§ RECORDS SHOWN:
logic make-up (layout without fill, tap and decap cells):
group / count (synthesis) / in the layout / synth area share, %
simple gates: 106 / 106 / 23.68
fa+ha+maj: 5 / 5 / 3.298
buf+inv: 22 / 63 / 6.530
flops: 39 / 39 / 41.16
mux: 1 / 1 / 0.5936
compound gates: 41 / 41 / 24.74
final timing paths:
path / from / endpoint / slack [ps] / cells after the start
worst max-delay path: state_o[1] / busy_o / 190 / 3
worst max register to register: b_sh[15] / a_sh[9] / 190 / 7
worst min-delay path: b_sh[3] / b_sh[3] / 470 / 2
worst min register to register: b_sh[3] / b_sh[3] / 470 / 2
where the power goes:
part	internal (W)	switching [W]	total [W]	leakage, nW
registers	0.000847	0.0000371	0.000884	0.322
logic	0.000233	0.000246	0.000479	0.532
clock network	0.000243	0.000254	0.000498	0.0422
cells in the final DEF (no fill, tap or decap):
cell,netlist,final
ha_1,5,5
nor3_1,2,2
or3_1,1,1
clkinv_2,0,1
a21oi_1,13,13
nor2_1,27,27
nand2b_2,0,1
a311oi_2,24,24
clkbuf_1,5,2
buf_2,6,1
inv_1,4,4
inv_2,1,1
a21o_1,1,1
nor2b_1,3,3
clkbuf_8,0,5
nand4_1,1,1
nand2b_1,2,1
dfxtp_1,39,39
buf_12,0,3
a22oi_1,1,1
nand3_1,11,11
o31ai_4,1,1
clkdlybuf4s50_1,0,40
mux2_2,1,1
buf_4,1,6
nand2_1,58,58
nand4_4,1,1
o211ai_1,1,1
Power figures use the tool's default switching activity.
$ cat src/rtl/wts_rr_grant.sv
// Two-way picker between CPU and sound requests, combinational, one-hot grant {snd, cpu}.
// On a tie: alternate against last_grant, or sound always wins when ROUND_ROBIN is 0.
module wts_rr_grant
    import wts_pkg::*;
#(
    parameter bit ROUND_ROBIN = 1'b1
) (
    input  logic       cpu_req,
    input  logic       snd_req,
    input  wts_grant_t last_grant,
    output logic [1:0] grant
);

    always_comb begin
        grant = 2'b00;
        if (cpu_req && snd_req) begin
            if (ROUND_ROBIN && (last_grant == GNT_SND)) begin
                grant = 2'b01;
            end else begin
                grant = 2'b10;
            end
        end else if (cpu_req) begin
            grant = 2'b01;
        end else if (snd_req) begin
            grant = 2'b10;
        end
    end

endmodule

$ cat src/rtl/wts_ram_arbiter.sv
// Shares the single-port wave table RAM between CPU and sound fetch; ack 3 cycles after the grant edge.
// One access in flight; requesters hold req until ack, and other requests wait for IDLE.
module wts_ram_arbiter
    import wts_pkg::*;
#(
    parameter int RAM_DEPTH   = WTS_RAM_DEPTH,
    parameter bit ROUND_ROBIN = 1'b1
) (
    input  logic clk,
    input  logic nreset,
    wts_ram_arbiter_if.slave bus
);

    localparam logic [9:0] DEPTH_W = 10'(RAM_DEPTH);

    wts_arb_state_t state_q;
    wts_arb_state_t state_d;
    wts_grant_t     last_grant_q;
    logic [1:0]     grant;
    logic           sel_snd_q;
    logic           wr_q;
    logic           in_range_q;
    logic [8:0]     snd_addr;
    logic           cpu_in_range;
    logic           snd_in_range;

    assign snd_addr     = {bus.snd_ch, bus.snd_idx};
    assign cpu_in_range = {1'b0, bus.cpu_a} < DEPTH_W;
    assign snd_in_range = {1'b0, snd_addr} < DEPTH_W;

    wts_rr_grant #(
        .ROUND_ROBIN (ROUND_ROBIN)
    ) u_grant (
        .cpu_req    (bus.cpu_req),
        .snd_req    (bus.snd_req),
        .last_grant (last_grant_q),
        .grant      (grant)
    );

    always_ff @(posedge clk or negedge nreset) begin
        if (!nreset) begin
            state_q <= IDLE;
        end else begin
            state_q <= state_d;
        end
    end

    always_comb begin
        state_d = state_q;
        case (state_q)
            IDLE:    if (grant != 2'b00) state_d = ADDR;
            ADDR:    state_d = WAIT;
            WAIT:    state_d = DONE;
            DONE:    state_d = IDLE;
            default: state_d = IDLE;
        endcase
    end

    // sram_a/sram_d are the latched request; they are only reloaded on a grant.
    always_ff @(posedge clk or negedge nreset) begin
        if (!nreset) begin
            last_grant_q <= GNT_CPU;
            sel_snd_q    <= 1'b0;
            wr_q         <= 1'b0;
            in_range_q   <= 1'b0;
            bus.sram_we  <= 1'b0;
            bus.sram_a   <= '0;
            bus.sram_d   <= '0;
            bus.cpu_ack  <= 1'b0;
            bus.cpu_q    <= '0;
            bus.snd_ack  <= 1'b0;
            bus.snd_q    <= '0;
        end else begin
            bus.sram_we <= 1'b0;
            bus.cpu_ack <= 1'b0;
            bus.snd_ack <= 1'b0;
            case (state_q)
                IDLE: begin
                    if (grant[0]) begin
                        last_grant_q <= GNT_CPU;
                        sel_snd_q    <= 1'b0;
                        wr_q         <= bus.cpu_wr;
                        in_range_q   <= cpu_in_range;
                        bus.sram_a   <= bus.cpu_a;
                        bus.sram_d   <= bus.cpu_d;
                        bus.sram_we  <= bus.cpu_wr && cpu_in_range;
                    end else if (grant[1]) begin
                        last_grant_q <= GNT_SND;
                        sel_snd_q    <= 1'b1;
                        wr_q         <= 1'b0;
                        in_range_q   <= snd_in_range;
                        bus.sram_a   <= snd_addr;
                    end
                end
                WAIT: begin
                    if (sel_snd_q) begin
                        bus.snd_q   <= in_range_q ? bus.sram_q : 8'h00;
                        bus.snd_ack <= 1'b1;
                    end else begin
                        if (!wr_q) begin
                            bus.cpu_q <= in_range_q ? bus.sram_q : 8'hFF;
                        end
                        bus.cpu_ack <= 1'b1;
                    end
                end
                default: ;
            endcase
        end
    end

endmodule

§ WHAT IS EXPECTED:
So that no detail is lost, give every line of the data again exactly.

§ ANSWER AREA:
logic make-up (layout without fill, tap and decap cells):
group / count (synthesis) / in the layout / synth area share, %
simple gates: 106 / 106 / 23.68
fa+ha+maj: 5 / 5 / 3.298
buf+inv: 22 / 63 / 6.530
flops: 39 / 39 / 41.16
mux: 1 / 1 / 0.5936
compound gates: 41 / 41 / 24.74
final timing paths:
path / from / endpoint / slack [ps] / cells after the start
worst max-delay path: state_o[1] / busy_o / 190 / 3
worst max register to register: b_sh[15] / a_sh[9] / 190 / 7
worst min-delay path: b_sh[3] / b_sh[3] / 470 / 2
worst min register to register: b_sh[3] / b_sh[3] / 470 / 2
where the power goes:
part	internal (W)	switching [W]	total [W]	leakage, nW
registers	0.000847	0.0000371	0.000884	0.322
logic	0.000233	0.000246	0.000479	0.532
clock network	0.000243	0.000254	0.000498	0.0422
cells in the final DEF (no fill, tap or decap):
cell,netlist,final
ha_1,5,5
nor3_1,2,2
or3_1,1,1
clkinv_2,0,1
a21oi_1,13,13
nor2_1,27,27
nand2b_2,0,1
a311oi_2,24,24
clkbuf_1,5,2
buf_2,6,1
inv_1,4,4
inv_2,1,1
a21o_1,1,1
nor2b_1,3,3
clkbuf_8,0,5
nand4_1,1,1
nand2b_1,2,1
dfxtp_1,39,39
buf_12,0,3
a22oi_1,1,1
nand3_1,11,11
o31ai_4,1,1
clkdlybuf4s50_1,0,40
mux2_2,1,1
buf_4,1,6
nand2_1,58,58
nand4_4,1,1
o211ai_1,1,1
Power figures use the tool's default switching activity.
$ cat src/rtl/wts_rr_grant.sv
// Two-way picker between CPU and sound requests, combinational, one-hot grant {snd, cpu}.
// On a tie: alternate against last_grant, or sound always wins when ROUND_ROBIN is 0.
module wts_rr_grant
    import wts_pkg::*;
#(
    parameter bit ROUND_ROBIN = 1'b1
) (
    input  logic       cpu_req,
    input  logic       snd_req,
    input  wts_grant_t last_grant,
    output logic [1:0] grant
);

    always_comb begin
        grant = 2'b00;
        if (cpu_req && snd_req) begin
            if (ROUND_ROBIN && (last_grant == GNT_SND)) begin
                grant = 2'b01;
            end else begin
                grant = 2'b10;
            end
        end else if (cpu_req) begin
            grant = 2'b01;
        end else if (snd_req) begin
            grant = 2'b10;
        end
    end

endmodule

$ cat src/rtl/wts_ram_arbiter.sv
// Shares the single-port wave table RAM between CPU and sound fetch; ack 3 cycles after the grant edge.
// One access in flight; requesters hold req until ack, and other requests wait for IDLE.
module wts_ram_arbiter
    import wts_pkg::*;
#(
    parameter int RAM_DEPTH   = WTS_RAM_DEPTH,
    parameter bit ROUND_ROBIN = 1'b1
) (
    input  logic clk,
    input  logic nreset,
    wts_ram_arbiter_if.slave bus
);

    localparam logic [9:0] DEPTH_W = 10'(RAM_DEPTH);

    wts_arb_state_t state_q;
    wts_arb_state_t state_d;
    wts_grant_t     last_grant_q;
    logic [1:0]     grant;
    logic           sel_snd_q;
    logic           wr_q;
    logic           in_range_q;
    logic [8:0]     snd_addr;
    logic           cpu_in_range;
    logic           snd_in_range;

    assign snd_addr     = {bus.snd_ch, bus.snd_idx};
    assign cpu_in_range = {1'b0, bus.cpu_a} < DEPTH_W;
    assign snd_in_range = {1'b0, snd_addr} < DEPTH_W;

    wts_rr_grant #(
        .ROUND_ROBIN (ROUND_ROBIN)
    ) u_grant (
        .cpu_req    (bus.cpu_req),
        .snd_req    (bus.snd_req),
        .last_grant (last_grant_q),
        .grant      (grant)
    );

    always_ff @(posedge clk or negedge nreset) begin
        if (!nreset) begin
            state_q <= IDLE;
        end else begin
            state_q <= state_d;
        end
    end

    always_comb begin
        state_d = state_q;
        case (state_q)
            IDLE:    if (grant != 2'b00) state_d = ADDR;
            ADDR:    state_d = WAIT;
            WAIT:    state_d = DONE;
            DONE:    state_d = IDLE;
            default: state_d = IDLE;
        endcase
    end

    // sram_a/sram_d are the latched request; they are only reloaded on a grant.
    always_ff @(posedge clk or negedge nreset) begin
        if (!nreset) begin
            last_grant_q <= GNT_CPU;
            sel_snd_q    <= 1'b0;
            wr_q         <= 1'b0;
            in_range_q   <= 1'b0;
            bus.sram_we  <= 1'b0;
            bus.sram_a   <= '0;
            bus.sram_d   <= '0;
            bus.cpu_ack  <= 1'b0;
            bus.cpu_q    <= '0;
            bus.snd_ack  <= 1'b0;
            bus.snd_q    <= '0;
        end else begin
            bus.sram_we <= 1'b0;
            bus.cpu_ack <= 1'b0;
            bus.snd_ack <= 1'b0;
            case (state_q)
                IDLE: begin
                    if (grant[0]) begin
                        last_grant_q <= GNT_CPU;
                        sel_snd_q    <= 1'b0;
                        wr_q         <= bus.cpu_wr;
                        in_range_q   <= cpu_in_range;
                        bus.sram_a   <= bus.cpu_a;
                        bus.sram_d   <= bus.cpu_d;
                        bus.sram_we  <= bus.cpu_wr && cpu_in_range;
                    end else if (grant[1]) begin
                        last_grant_q <= GNT_SND;
                        sel_snd_q    <= 1'b1;
                        wr_q         <= 1'b0;
                        in_range_q   <= snd_in_range;
                        bus.sram_a   <= snd_addr;
                    end
                end
                WAIT: begin
                    if (sel_snd_q) begin
                        bus.snd_q   <= in_range_q ? bus.sram_q : 8'h00;
                        bus.snd_ack <= 1'b1;
                    end else begin
                        if (!wr_q) begin
                            bus.cpu_q <= in_range_q ? bus.sram_q : 8'hFF;
                        end
                        bus.cpu_ack <= 1'b1;
                    end
                end
                default: ;
            endcase
        end
    end

endmodule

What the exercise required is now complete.